Hard Tissue Repair Materials
Bone tissue defects or lesions are common clinical conditions. When autologous bone defects are too extensive to self-heal, treatment options primarily include autologous bone grafts, allogeneic bone grafts, and artificial bone implants. Autologous bone grafts are limited in supply and may cause secondary harm, while allogeneic bone grafts carry risks of disease transmission and immune rejection. Therefore, artificial bone materials hold broad application prospects. Collagen is the main organic component of natural bone tissue and is widely used in artificial bone tissue engineering materials. Currently, clinically used collagen-based bone repair materials are mainly composites of hydroxyapatite, β-tricalcium phosphate, bioactive glass, and collagen. These materials exhibit excellent biocompatibility and degradability, filling and repairing bone defect sites while inducing autologous bone regeneration.
Drug Release Carrier Materials
By controlling the structure of collagen materials, sustained drug release can be achieved, prolonging the drug's action time in the body to enhance therapeutic efficacy.
Tissue Engineering Scaffolds
Collagen serves as a scaffold material in tissue engineering, primarily providing an optimal living space and microenvironment for seed cells. Cells can grow according to the predefined three-dimensional scaffold structure and secrete new extracellular matrix, ultimately producing tissues or organs with specific shapes and three-dimensional structures in vitro.
3D Printing Technology Raw Materials
3D printing technology is rapidly advancing in the biomedical field, enabling precise control over the positioning, combination, and interaction of biomaterials, cells, and growth factors within the overall 3D structure. It also allows for the preparation of personalized medical devices for patients. Due to its wide availability, structural stability, and compatibility with other materials, collagen has become one of the commonly used raw materials in 3D printing.
Hemostatic Materials
Collagen can also be used in hemostatic materials.

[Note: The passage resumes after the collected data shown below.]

==> src/rtl/lsc_line_fsm.sv <==
module lsc_line_fsm
    import lsc_pkg::*;
#(
    parameter int RISE_W   = LSC_RISE_W,
    parameter int WIDTH_W  = LSC_WIDTH_W,
    parameter int CNT_W    = LSC_CNT_W,
    parameter int FIX_RISE = LSC_FIX_RISE
) (
    input  logic               clk,
    input  logic               rst_n,
    input  logic               line_start,
    input  logic               ltps_panel,
    input  logic [1:0]         disp_mode,
    input  logic [CNT_W-1:0]   pos_nxt,
    input  logic [RISE_W-1:0]  eff_rise,
    input  logic [WIDTH_W-1:0] eff_width,
    output logic               sclk,
    output logic               lclk
);

    localparam int SUM_W = CNT_W + 1;
    localparam logic [SUM_W-1:0] FIX_POS = SUM_W'(FIX_RISE);

    lsc_state_e state, state_nxt;

    logic [SUM_W-1:0] pos_ext, rise_ext, end_ext;
    lsc_state_e prog_state, fix_state;

    always_comb begin
        pos_ext  = SUM_W'(pos_nxt);
        rise_ext = SUM_W'(eff_rise);
        end_ext  = rise_ext + SUM_W'(eff_width);
    end

    // Classification of the next position under programmed timing.
    always_comb begin
        if (eff_width == '0)
            prog_state = ST_POST;
        else if (pos_ext < rise_ext)
            prog_state = ST_PRE;
        else if (pos_ext < end_ext)
            prog_state = ST_PULSE;
        else
            prog_state = ST_POST;
    end

    // Classification under the fixed line-clock waveform.
    always_comb begin
        fix_state = (pos_ext < FIX_POS) ? ST_FIX_LOW : ST_FIX_HIGH;
    end

    always_comb begin
        state_nxt = state;
        if (disp_mode == MODE_STOP) begin
            state_nxt = ST_STOP;
        end else if (line_start) begin
            if (!ltps_panel)
                state_nxt = fix_state;
            else if (disp_mode == MODE_DOT)
                state_nxt = prog_state;
            else
                state_nxt = ST_IDLE;
        end else begin
            unique case (state)
                ST_STOP, ST_IDLE:            state_nxt = state;
                ST_PRE, ST_PULSE, ST_POST:   state_nxt = prog_state;
                ST_FIX_LOW, ST_FIX_HIGH:     state_nxt = fix_state;
                default:                     state_nxt = ST_STOP;
            endcase
        end
    end

    always_ff @(posedge clk) begin
        if (!rst_n)
            state <= ST_STOP;
        else
            state <= state_nxt;
    end

    always_comb begin
        sclk = 1'b0;
        lclk = 1'b0;
        unique case (state)
            ST_PULSE:    sclk = 1'b1;
            ST_FIX_HIGH: lclk = 1'b1;
            default: begin
                sclk = 1'b0;
                lclk = 1'b0;
            end
        endcase
    end

    AST_STOP_STATE: assert property (@(posedge clk) disable iff (!rst_n)
        (disp_mode == MODE_STOP) |=> (state == ST_STOP));

    AST_STOP_UNTIL_LINE: assert property (@(posedge clk) disable iff (!rst_n)
        ((state == ST_STOP) && !line_start) |=> (state == ST_STOP));

endmodule

==> src/rtl/lsc_shift_clk_gen.sv <==
module lsc_shift_clk_gen
    import lsc_pkg::*;
#(
    parameter int RISE_W    = LSC_RISE_W,
    parameter int WIDTH_W   = LSC_WIDTH_W,
    parameter int DATA_W    = LSC_DATA_W,
    parameter int WIDTH_LSB = LSC_WIDTH_LSB,
    parameter int CNT_W     = LSC_CNT_W,
    parameter int FIX_RISE  = LSC_FIX_RISE
) (
    input  logic              clk,
    input  logic              rst_n,
    input  logic              cnt_en,
    input  logic              line_start,
    input  logic              ltps_panel,
    input  logic [1:0]        disp_mode,
    input  logic              wr_en,
    input  logic [DATA_W-1:0] wr_data,
    output logic [DATA_W-1:0] rd_data,
    output logic              sclk_a,
    output logic              sclk_b,
    output logic              lclk
);

    localparam int SUM_W = CNT_W + 1;

    logic [RISE_W-1:0]  act_rise, eff_rise;
    logic [WIDTH_W-1:0] act_width, eff_width;
    logic [CNT_W-1:0]   pos, pos_nxt;
    logic               sclk;

    lsc_cfg_regs #(
        .RISE_W(RISE_W), .WIDTH_W(WIDTH_W),
        .DATA_W(DATA_W), .WIDTH_LSB(WIDTH_LSB)
    ) i_cfg (
        .clk(clk), .rst_n(rst_n), .wr_en(wr_en), .wr_data(wr_data),
        .line_start(line_start), .rd_data(rd_data),
        .act_rise(act_rise), .act_width(act_width),
        .eff_rise(eff_rise), .eff_width(eff_width)
    );

    lsc_pos_counter #(.CNT_W(CNT_W)) i_cnt (
        .clk(clk), .rst_n(rst_n), .clr(line_start), .cnt_en(cnt_en),
        .cnt(pos), .cnt_nxt(pos_nxt)
    );

    lsc_line_fsm #(
        .RISE_W(RISE_W), .WIDTH_W(WIDTH_W),
        .CNT_W(CNT_W), .FIX_RISE(FIX_RISE)
    ) i_fsm (
        .clk(clk), .rst_n(rst_n), .line_start(line_start),
        .ltps_panel(ltps_panel), .disp_mode(disp_mode),
        .pos_nxt(pos_nxt), .eff_rise(eff_rise), .eff_width(eff_width),
        .sclk(sclk), .lclk(lclk)
    );

    assign sclk_a = sclk;
    assign sclk_b = sclk;

    AST_RESET_LOW: assert property (@(posedge clk)
        !rst_n |=> (!sclk_a && !sclk_b && !lclk && (pos == '0)));

    AST_PULSE_WINDOW: assert property (@(posedge clk) disable iff (!rst_n)
        sclk_a |-> ((SUM_W'(pos) >= SUM_W'(act_rise)) &&
                    (SUM_W'(pos) < SUM_W'(act_rise) + SUM_W'(act_width))));

    AST_NO_ZERO_PULSE: assert property (@(posedge clk) disable iff (!rst_n)
        sclk_a |-> (act_width != '0));

    AST_NO_OVERLAP: assert property (@(posedge clk) disable iff (!rst_n)
        !(sclk_a && lclk));

    AST_FIX_EARLY_LOW: assert property (@(posedge clk) disable iff (!rst_n)
        lclk |-> (SUM_W'(pos) >= SUM_W'(FIX_RISE)));

    AST_STOP_OUT_LOW: assert property (@(posedge clk) disable iff (!rst_n)
        (disp_mode == MODE_STOP) |=> (!sclk_a && !lclk));

endmodule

The subendothelial layer of blood vessels consists of a series of extracellular matrix proteins, among which fibrous collagen is the primary matrix protein that induces thrombus formation. When endothelial cells are stripped from the vessel wall, exposing collagen to the blood, platelets in the flowing blood immediately adhere to the collagen fibers, triggering aggregation and thrombus formation. Collagen promotes coagulation by activating coagulation factor XII and factors XI and V, as well as enhancing platelet clotting activity. Collagen used as a hemostatic agent can take various physical forms, such as powder, sheets, and sponges.